***** Extracted material

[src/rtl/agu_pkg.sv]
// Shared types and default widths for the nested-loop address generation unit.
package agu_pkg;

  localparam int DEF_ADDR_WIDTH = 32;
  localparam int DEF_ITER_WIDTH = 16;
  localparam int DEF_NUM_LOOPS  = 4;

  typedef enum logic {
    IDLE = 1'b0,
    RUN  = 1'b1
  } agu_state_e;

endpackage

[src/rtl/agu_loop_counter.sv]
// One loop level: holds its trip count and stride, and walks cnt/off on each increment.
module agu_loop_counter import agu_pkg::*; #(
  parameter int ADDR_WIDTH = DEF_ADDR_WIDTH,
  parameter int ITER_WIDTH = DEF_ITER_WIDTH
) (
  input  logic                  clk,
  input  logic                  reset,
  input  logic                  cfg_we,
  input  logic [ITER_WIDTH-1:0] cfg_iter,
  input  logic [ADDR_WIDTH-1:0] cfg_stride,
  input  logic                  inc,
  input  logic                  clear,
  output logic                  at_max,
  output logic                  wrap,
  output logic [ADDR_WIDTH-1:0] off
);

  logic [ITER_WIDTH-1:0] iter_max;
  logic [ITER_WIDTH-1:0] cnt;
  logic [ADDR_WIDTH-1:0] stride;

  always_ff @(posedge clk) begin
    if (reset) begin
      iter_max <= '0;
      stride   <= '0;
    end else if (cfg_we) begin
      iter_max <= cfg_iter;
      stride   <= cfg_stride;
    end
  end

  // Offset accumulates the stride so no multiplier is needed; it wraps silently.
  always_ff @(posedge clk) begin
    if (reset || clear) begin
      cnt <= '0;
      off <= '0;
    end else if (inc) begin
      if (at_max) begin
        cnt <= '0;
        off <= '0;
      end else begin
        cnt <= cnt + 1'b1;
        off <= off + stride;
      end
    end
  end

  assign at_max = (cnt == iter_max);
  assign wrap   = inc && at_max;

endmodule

**********
***** Extracted material

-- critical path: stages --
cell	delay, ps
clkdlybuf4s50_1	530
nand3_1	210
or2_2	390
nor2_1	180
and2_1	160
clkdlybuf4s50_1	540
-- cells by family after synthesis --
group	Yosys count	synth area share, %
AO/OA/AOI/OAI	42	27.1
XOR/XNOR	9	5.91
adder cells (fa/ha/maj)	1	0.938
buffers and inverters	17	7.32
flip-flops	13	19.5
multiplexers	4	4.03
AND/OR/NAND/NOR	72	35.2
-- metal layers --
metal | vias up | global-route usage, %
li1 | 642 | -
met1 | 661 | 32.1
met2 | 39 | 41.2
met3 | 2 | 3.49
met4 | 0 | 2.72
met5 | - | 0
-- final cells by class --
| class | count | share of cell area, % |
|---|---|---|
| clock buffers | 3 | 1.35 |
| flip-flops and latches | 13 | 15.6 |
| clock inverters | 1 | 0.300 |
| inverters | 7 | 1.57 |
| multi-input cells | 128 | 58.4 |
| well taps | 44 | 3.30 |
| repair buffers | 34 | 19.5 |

**********
***** Extracted material

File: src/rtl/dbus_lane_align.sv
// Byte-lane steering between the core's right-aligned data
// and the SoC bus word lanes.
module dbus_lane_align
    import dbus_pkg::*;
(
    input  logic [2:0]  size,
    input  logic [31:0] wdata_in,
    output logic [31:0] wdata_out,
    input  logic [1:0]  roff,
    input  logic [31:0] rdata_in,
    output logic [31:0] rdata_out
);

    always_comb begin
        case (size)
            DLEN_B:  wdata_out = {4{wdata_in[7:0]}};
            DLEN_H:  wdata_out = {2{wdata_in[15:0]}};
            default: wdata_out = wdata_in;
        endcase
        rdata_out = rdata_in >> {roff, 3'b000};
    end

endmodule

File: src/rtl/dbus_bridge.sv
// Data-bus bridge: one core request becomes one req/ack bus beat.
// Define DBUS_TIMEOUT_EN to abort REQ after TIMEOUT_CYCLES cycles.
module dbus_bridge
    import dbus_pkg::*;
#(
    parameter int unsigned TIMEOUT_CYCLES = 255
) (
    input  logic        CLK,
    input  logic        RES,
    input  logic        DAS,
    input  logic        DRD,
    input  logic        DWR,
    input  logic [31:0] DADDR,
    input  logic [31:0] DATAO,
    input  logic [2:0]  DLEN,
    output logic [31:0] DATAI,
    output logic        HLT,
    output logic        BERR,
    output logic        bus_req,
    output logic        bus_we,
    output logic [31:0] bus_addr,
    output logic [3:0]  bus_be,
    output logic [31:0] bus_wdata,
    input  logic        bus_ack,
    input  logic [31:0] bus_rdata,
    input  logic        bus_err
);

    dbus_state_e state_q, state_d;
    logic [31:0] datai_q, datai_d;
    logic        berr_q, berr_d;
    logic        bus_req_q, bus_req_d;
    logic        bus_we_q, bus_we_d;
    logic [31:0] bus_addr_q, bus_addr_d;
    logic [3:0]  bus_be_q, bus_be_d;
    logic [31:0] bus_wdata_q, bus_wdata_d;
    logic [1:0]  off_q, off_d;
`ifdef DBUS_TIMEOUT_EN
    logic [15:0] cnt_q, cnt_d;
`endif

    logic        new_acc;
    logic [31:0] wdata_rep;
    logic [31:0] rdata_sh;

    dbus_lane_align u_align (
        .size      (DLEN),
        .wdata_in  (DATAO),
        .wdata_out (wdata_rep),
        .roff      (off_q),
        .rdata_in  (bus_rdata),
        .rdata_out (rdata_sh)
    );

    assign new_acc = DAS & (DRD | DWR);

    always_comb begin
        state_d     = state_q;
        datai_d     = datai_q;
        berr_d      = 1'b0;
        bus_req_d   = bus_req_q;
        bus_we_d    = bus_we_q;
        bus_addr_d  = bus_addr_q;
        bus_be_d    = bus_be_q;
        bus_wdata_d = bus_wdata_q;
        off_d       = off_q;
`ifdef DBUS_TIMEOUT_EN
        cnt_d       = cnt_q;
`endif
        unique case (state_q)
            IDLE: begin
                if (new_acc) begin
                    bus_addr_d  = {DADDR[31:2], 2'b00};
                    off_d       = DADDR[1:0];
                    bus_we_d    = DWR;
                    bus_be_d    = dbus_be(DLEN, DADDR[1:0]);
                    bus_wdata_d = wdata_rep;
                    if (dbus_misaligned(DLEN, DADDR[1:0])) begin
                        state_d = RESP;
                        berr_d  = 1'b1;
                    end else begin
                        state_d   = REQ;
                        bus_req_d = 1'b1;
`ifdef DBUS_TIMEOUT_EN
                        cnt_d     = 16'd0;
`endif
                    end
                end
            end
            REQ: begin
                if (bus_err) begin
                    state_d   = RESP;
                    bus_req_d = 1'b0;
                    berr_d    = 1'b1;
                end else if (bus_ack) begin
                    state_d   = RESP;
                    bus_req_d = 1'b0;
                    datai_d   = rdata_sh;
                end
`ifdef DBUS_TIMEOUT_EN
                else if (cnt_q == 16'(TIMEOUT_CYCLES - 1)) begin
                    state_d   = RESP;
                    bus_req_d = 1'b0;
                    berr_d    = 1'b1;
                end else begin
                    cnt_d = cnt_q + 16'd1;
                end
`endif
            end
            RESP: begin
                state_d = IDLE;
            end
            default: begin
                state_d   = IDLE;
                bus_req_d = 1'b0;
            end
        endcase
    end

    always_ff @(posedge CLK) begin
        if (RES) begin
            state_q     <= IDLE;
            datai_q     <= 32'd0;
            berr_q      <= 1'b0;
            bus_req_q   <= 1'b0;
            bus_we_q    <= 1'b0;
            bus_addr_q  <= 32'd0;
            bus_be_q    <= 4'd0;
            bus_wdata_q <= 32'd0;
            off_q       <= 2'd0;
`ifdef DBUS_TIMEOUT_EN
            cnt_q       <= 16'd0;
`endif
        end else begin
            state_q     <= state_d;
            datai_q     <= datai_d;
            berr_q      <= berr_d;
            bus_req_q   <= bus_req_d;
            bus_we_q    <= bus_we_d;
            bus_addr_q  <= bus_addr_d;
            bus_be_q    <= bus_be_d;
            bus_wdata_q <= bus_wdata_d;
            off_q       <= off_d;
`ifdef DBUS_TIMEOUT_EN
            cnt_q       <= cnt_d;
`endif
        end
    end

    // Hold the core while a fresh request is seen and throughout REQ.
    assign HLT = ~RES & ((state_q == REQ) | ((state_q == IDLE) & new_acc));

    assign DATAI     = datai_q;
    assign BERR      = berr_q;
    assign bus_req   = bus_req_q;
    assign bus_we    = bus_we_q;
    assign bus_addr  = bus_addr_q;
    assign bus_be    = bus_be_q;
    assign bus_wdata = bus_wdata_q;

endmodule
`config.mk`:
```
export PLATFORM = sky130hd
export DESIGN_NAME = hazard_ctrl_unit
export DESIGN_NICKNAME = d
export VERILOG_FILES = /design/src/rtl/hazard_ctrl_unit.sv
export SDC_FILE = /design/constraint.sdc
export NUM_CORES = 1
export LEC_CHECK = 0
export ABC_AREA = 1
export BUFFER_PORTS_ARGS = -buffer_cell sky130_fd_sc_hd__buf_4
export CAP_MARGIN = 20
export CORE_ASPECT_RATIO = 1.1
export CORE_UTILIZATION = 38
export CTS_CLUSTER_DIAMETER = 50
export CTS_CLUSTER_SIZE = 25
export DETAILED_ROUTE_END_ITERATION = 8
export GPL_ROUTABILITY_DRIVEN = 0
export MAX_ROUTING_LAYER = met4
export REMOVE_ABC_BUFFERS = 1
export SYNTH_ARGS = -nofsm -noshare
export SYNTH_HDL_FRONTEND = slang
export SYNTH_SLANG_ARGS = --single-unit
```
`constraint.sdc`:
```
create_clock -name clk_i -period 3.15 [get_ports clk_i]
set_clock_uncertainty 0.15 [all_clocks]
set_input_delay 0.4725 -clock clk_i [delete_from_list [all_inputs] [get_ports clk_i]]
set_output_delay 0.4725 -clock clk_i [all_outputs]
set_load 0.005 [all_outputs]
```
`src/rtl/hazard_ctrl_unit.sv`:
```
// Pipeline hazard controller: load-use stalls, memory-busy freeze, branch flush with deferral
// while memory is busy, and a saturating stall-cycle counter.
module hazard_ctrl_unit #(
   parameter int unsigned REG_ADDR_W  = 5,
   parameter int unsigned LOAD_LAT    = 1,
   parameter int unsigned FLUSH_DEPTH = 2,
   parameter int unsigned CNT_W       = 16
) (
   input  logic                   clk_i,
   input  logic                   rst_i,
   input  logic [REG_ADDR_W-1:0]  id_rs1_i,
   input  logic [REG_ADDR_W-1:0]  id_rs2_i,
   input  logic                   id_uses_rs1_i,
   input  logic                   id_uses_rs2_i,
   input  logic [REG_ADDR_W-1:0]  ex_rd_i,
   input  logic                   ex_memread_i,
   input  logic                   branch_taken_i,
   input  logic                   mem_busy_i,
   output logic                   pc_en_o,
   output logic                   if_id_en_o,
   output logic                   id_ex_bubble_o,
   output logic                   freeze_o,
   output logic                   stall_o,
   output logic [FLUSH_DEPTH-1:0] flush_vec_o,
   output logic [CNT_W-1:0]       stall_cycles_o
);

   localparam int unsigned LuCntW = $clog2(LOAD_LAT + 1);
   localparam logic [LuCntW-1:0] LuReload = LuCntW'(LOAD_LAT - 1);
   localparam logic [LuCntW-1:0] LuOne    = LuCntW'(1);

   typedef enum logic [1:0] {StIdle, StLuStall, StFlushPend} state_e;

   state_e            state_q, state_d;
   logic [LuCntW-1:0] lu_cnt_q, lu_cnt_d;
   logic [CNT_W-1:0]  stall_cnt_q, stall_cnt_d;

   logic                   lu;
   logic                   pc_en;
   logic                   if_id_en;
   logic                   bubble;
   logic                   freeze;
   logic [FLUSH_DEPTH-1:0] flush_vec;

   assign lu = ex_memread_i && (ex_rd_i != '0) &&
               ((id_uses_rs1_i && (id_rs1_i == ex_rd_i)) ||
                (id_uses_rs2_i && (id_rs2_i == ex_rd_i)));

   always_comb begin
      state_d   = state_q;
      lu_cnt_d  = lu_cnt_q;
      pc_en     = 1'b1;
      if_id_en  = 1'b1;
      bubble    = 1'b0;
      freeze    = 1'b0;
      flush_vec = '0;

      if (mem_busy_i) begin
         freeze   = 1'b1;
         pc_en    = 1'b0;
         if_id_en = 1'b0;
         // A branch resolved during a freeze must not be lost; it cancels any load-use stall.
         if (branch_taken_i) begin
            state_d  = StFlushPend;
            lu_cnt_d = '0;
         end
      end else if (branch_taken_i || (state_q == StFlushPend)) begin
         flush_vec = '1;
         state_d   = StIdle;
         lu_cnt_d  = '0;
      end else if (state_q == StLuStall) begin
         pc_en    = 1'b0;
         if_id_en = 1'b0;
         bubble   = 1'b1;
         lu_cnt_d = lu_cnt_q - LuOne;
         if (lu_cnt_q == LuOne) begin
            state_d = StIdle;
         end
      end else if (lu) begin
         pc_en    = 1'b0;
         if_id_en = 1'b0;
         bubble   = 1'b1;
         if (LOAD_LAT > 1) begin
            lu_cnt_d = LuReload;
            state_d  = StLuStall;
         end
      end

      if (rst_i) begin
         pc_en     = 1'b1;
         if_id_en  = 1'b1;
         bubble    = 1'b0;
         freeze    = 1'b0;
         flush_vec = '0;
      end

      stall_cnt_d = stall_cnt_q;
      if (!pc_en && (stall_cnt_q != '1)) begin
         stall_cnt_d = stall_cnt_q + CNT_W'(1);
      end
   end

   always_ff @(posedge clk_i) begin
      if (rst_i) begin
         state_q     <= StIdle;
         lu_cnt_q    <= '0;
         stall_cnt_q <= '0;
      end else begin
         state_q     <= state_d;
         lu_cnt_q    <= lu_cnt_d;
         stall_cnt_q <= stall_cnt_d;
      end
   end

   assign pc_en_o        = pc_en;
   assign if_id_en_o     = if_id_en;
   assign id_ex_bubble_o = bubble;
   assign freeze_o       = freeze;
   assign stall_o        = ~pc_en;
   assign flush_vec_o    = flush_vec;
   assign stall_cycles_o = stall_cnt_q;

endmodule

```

**********

Please, from the material above, copy only the lines from the line with "-- metal layers" up to and including the line with "13 | 15.6 |", exactly as written.

• **Answer to the exercise**:
-- metal layers --
metal | vias up | global-route usage, %
li1 | 642 | -
met1 | 661 | 32.1
met2 | 39 | 41.2
met3 | 2 | 3.49
met4 | 0 | 2.72
met5 | - | 0
-- final cells by class --
| class | count | share of cell area, % |
|---|---|---|
| clock buffers | 3 | 1.35 |
| flip-flops and latches | 13 | 15.6 |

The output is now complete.